[Saved data entries]
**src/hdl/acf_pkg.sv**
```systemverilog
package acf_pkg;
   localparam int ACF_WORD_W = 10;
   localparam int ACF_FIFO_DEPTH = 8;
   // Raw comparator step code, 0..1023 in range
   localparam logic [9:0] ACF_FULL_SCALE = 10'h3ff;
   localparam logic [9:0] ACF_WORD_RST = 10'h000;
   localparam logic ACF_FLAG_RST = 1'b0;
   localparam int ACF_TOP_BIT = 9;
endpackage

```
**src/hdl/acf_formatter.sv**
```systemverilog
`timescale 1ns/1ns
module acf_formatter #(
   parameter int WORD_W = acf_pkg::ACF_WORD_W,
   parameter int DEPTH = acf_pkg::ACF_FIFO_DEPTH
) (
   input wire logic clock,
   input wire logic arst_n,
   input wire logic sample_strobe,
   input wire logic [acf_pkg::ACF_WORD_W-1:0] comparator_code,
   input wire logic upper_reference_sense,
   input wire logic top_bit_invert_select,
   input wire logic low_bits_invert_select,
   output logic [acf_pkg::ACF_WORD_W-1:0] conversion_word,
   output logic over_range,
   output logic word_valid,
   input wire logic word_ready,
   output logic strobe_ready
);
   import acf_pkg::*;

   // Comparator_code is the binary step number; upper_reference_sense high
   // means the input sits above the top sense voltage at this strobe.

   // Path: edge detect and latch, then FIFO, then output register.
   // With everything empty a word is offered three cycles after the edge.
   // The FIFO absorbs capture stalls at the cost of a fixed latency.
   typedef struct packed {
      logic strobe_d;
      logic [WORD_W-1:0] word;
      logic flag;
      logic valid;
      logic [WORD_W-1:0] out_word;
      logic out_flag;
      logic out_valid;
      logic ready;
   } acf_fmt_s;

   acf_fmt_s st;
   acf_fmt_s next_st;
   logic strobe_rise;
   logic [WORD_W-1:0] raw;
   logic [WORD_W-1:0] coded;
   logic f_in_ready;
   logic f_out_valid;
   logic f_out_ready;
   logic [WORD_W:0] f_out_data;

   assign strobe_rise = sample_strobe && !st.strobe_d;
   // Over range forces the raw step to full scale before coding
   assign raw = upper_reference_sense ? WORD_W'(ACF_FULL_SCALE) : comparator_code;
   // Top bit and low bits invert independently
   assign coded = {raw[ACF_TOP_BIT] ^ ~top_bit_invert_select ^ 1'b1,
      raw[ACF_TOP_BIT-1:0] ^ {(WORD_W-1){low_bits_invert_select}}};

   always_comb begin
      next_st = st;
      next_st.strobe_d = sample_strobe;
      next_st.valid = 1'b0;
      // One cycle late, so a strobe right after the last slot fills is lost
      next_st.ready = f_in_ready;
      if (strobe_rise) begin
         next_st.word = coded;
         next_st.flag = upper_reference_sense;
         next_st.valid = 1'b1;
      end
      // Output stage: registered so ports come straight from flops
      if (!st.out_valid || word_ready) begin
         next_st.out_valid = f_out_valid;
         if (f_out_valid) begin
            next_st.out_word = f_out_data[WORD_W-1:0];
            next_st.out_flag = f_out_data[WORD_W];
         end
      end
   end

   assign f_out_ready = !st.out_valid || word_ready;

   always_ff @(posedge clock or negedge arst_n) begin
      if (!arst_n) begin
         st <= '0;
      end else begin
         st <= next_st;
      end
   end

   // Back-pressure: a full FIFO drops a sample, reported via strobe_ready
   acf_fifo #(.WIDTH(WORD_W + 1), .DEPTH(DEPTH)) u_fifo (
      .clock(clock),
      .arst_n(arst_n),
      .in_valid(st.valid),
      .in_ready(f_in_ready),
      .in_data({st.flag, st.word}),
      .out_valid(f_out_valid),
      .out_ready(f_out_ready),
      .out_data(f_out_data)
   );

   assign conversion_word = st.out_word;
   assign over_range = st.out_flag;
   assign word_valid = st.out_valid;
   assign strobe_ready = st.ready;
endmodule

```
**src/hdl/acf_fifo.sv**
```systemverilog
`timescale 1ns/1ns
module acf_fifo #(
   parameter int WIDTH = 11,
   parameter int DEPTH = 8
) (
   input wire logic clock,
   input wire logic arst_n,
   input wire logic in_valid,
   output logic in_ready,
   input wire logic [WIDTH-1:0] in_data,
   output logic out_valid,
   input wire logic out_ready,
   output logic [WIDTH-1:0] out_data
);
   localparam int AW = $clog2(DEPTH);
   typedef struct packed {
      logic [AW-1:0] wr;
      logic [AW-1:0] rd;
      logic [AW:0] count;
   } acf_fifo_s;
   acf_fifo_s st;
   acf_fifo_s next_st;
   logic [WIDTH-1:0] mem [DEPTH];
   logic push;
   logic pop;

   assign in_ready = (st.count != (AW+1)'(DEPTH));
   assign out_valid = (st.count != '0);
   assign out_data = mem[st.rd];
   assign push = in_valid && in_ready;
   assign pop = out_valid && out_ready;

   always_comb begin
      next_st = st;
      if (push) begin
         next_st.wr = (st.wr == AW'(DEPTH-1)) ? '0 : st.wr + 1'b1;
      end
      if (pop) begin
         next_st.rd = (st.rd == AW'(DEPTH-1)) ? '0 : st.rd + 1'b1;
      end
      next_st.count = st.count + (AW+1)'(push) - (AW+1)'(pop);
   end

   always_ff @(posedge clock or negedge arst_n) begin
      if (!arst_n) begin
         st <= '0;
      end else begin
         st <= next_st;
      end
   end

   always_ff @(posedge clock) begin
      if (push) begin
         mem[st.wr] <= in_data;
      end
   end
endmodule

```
---
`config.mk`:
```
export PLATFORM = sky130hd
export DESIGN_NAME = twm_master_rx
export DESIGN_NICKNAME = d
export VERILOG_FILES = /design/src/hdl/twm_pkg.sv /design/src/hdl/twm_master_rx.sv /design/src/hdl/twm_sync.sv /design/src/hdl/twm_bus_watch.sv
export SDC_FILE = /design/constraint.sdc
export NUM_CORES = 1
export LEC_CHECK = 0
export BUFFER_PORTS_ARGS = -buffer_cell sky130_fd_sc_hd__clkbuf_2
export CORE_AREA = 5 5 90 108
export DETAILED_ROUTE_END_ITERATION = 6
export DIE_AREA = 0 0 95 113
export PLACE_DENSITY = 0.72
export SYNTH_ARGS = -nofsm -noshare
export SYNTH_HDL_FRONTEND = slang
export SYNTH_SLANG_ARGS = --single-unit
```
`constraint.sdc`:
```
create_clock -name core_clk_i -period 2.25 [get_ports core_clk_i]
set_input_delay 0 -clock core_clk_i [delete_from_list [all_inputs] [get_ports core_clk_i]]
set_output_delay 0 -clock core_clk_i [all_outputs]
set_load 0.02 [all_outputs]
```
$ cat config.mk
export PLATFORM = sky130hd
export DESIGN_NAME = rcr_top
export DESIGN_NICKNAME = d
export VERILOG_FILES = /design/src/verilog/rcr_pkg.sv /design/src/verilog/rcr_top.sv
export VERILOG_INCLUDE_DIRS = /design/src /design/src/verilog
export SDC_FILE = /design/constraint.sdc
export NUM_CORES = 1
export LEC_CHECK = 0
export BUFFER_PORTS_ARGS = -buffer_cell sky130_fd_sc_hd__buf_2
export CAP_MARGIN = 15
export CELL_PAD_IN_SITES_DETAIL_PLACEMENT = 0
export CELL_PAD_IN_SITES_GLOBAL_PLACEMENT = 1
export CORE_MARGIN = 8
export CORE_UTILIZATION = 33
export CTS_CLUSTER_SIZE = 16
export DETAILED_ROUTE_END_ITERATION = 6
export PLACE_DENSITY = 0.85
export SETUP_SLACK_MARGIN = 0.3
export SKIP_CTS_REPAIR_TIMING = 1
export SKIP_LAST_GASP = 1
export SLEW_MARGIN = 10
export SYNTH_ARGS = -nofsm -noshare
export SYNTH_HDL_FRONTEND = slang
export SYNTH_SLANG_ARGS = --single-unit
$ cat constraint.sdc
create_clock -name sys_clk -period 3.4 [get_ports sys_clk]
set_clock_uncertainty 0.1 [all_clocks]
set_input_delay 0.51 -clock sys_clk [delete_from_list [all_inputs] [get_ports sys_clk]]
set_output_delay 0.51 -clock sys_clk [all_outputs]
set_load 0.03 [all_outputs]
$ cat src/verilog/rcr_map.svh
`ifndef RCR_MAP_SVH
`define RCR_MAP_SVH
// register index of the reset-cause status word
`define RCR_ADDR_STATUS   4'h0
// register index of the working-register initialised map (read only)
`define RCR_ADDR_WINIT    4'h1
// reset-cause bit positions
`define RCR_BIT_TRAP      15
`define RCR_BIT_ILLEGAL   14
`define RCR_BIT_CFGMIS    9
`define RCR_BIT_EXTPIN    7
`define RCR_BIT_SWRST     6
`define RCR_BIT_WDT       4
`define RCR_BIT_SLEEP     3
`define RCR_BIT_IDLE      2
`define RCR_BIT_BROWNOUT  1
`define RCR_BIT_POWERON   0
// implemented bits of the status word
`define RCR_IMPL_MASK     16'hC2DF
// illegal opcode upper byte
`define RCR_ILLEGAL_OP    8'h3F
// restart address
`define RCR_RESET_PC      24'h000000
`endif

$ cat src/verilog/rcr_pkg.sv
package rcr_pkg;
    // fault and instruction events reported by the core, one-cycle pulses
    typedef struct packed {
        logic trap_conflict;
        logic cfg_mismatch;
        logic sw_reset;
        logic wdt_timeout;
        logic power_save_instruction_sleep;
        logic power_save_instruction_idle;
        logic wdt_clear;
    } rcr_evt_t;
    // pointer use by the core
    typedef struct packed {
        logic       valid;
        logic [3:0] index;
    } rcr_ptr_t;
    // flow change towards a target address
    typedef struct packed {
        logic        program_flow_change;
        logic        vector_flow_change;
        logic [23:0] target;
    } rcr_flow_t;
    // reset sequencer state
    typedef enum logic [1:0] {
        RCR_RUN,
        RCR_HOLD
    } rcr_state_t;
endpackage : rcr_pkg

■ **Directions**
Determine how many lines in the records contain "push", and reply with the number only.

■ **Written reply**
5